▶ [WHAT YOU HAVE TO DO]: From the entries below, count the lines with "vias". Write only the count.

━━ DATA RECORDS

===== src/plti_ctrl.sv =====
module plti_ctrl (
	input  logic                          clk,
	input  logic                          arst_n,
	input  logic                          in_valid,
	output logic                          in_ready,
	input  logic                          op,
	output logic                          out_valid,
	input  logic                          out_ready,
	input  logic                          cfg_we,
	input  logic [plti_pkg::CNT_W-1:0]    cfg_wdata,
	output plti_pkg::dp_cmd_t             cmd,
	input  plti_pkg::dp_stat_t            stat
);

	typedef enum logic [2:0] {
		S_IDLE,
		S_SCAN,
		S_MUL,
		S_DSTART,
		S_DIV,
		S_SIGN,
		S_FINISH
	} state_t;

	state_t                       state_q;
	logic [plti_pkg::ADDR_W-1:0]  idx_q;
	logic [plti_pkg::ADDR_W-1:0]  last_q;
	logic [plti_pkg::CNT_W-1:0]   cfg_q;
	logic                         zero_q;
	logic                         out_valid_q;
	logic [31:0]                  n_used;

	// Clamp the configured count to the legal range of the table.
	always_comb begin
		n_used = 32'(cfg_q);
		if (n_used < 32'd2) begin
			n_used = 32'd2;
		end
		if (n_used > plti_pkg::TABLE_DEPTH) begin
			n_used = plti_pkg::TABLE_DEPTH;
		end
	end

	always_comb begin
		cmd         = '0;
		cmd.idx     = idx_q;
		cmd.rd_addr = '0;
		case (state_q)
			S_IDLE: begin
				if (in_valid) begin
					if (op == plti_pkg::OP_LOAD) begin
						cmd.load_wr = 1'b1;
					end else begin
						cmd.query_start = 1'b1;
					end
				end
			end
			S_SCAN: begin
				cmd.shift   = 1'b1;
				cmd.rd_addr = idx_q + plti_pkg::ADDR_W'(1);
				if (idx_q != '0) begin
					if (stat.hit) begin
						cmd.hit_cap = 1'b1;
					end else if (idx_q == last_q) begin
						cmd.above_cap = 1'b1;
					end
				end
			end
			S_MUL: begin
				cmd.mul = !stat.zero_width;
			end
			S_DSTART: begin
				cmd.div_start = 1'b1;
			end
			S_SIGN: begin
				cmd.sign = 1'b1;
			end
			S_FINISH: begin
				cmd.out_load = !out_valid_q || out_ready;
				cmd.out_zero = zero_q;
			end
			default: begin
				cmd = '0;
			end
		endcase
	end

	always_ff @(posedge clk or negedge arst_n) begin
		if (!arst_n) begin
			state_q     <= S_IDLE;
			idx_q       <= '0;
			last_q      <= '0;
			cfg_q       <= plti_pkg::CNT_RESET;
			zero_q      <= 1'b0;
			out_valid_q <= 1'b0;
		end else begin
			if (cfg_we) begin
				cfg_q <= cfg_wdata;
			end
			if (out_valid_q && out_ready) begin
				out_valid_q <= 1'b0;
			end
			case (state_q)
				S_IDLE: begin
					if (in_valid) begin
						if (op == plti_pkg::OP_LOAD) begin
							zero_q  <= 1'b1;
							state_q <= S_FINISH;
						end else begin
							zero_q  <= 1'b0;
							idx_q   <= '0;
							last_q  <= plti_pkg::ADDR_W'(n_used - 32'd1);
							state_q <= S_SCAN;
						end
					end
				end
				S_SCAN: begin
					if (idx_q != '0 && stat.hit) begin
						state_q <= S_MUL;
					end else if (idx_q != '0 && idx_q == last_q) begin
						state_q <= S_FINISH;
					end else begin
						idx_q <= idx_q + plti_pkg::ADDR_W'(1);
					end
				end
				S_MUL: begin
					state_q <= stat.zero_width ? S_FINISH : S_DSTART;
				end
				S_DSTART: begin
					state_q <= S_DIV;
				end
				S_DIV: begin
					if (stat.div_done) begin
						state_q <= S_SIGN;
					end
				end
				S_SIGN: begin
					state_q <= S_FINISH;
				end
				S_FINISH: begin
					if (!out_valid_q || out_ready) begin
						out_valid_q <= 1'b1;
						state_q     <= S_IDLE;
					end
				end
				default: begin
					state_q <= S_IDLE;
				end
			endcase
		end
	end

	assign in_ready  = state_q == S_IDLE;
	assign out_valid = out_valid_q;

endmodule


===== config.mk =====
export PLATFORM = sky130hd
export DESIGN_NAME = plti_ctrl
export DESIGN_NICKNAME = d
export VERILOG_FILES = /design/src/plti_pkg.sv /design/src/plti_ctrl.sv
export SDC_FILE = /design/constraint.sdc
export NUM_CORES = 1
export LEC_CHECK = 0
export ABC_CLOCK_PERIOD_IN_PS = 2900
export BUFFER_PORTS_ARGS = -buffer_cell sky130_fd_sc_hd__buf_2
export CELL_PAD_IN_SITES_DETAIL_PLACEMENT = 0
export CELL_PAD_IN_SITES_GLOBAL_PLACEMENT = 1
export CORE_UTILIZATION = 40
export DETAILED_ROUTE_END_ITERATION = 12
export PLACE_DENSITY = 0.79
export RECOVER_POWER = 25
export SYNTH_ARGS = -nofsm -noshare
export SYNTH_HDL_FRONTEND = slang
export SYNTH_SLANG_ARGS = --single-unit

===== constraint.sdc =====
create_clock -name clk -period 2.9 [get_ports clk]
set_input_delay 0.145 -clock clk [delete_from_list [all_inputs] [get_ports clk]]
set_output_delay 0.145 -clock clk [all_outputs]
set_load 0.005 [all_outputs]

━━━━
━━ DATA RECORDS

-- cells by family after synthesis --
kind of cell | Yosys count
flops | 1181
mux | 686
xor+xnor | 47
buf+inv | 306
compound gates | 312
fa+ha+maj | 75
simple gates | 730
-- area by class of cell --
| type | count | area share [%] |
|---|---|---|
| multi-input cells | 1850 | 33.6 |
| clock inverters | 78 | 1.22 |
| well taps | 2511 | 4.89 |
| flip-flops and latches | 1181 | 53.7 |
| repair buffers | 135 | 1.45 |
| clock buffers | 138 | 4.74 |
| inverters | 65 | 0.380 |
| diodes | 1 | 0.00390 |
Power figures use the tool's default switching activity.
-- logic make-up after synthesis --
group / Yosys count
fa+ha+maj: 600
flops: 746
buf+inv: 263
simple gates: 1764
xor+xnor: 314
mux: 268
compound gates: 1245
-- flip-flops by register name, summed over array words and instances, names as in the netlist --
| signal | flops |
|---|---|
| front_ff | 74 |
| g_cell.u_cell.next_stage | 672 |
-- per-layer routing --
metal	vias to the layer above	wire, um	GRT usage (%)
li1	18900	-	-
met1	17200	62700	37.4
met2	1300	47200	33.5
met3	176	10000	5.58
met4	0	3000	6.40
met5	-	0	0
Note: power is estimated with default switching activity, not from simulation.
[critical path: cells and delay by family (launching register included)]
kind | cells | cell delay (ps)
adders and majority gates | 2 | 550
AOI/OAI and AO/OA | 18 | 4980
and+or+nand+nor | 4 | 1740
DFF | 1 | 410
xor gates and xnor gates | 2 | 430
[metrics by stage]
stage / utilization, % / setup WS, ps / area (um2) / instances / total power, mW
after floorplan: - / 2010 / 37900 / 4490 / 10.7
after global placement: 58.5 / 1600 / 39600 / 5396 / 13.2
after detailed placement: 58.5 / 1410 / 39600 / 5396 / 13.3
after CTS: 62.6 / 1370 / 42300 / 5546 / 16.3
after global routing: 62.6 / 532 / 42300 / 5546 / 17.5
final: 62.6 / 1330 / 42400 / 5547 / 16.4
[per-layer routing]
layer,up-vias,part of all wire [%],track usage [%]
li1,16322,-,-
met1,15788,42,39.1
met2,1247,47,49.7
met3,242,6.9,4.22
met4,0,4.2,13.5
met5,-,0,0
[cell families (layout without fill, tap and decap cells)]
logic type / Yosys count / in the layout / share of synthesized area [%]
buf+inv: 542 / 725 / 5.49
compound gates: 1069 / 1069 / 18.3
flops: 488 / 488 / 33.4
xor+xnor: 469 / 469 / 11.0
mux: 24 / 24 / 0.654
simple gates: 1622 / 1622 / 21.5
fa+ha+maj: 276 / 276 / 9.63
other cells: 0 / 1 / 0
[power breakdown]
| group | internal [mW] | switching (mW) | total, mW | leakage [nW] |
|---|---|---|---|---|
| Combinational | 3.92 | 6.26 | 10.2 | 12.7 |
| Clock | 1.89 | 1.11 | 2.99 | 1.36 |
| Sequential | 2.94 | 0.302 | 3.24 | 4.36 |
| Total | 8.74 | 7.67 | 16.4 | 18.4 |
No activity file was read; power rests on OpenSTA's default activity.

━━━━

▶ [RESPONSE AREA]: 2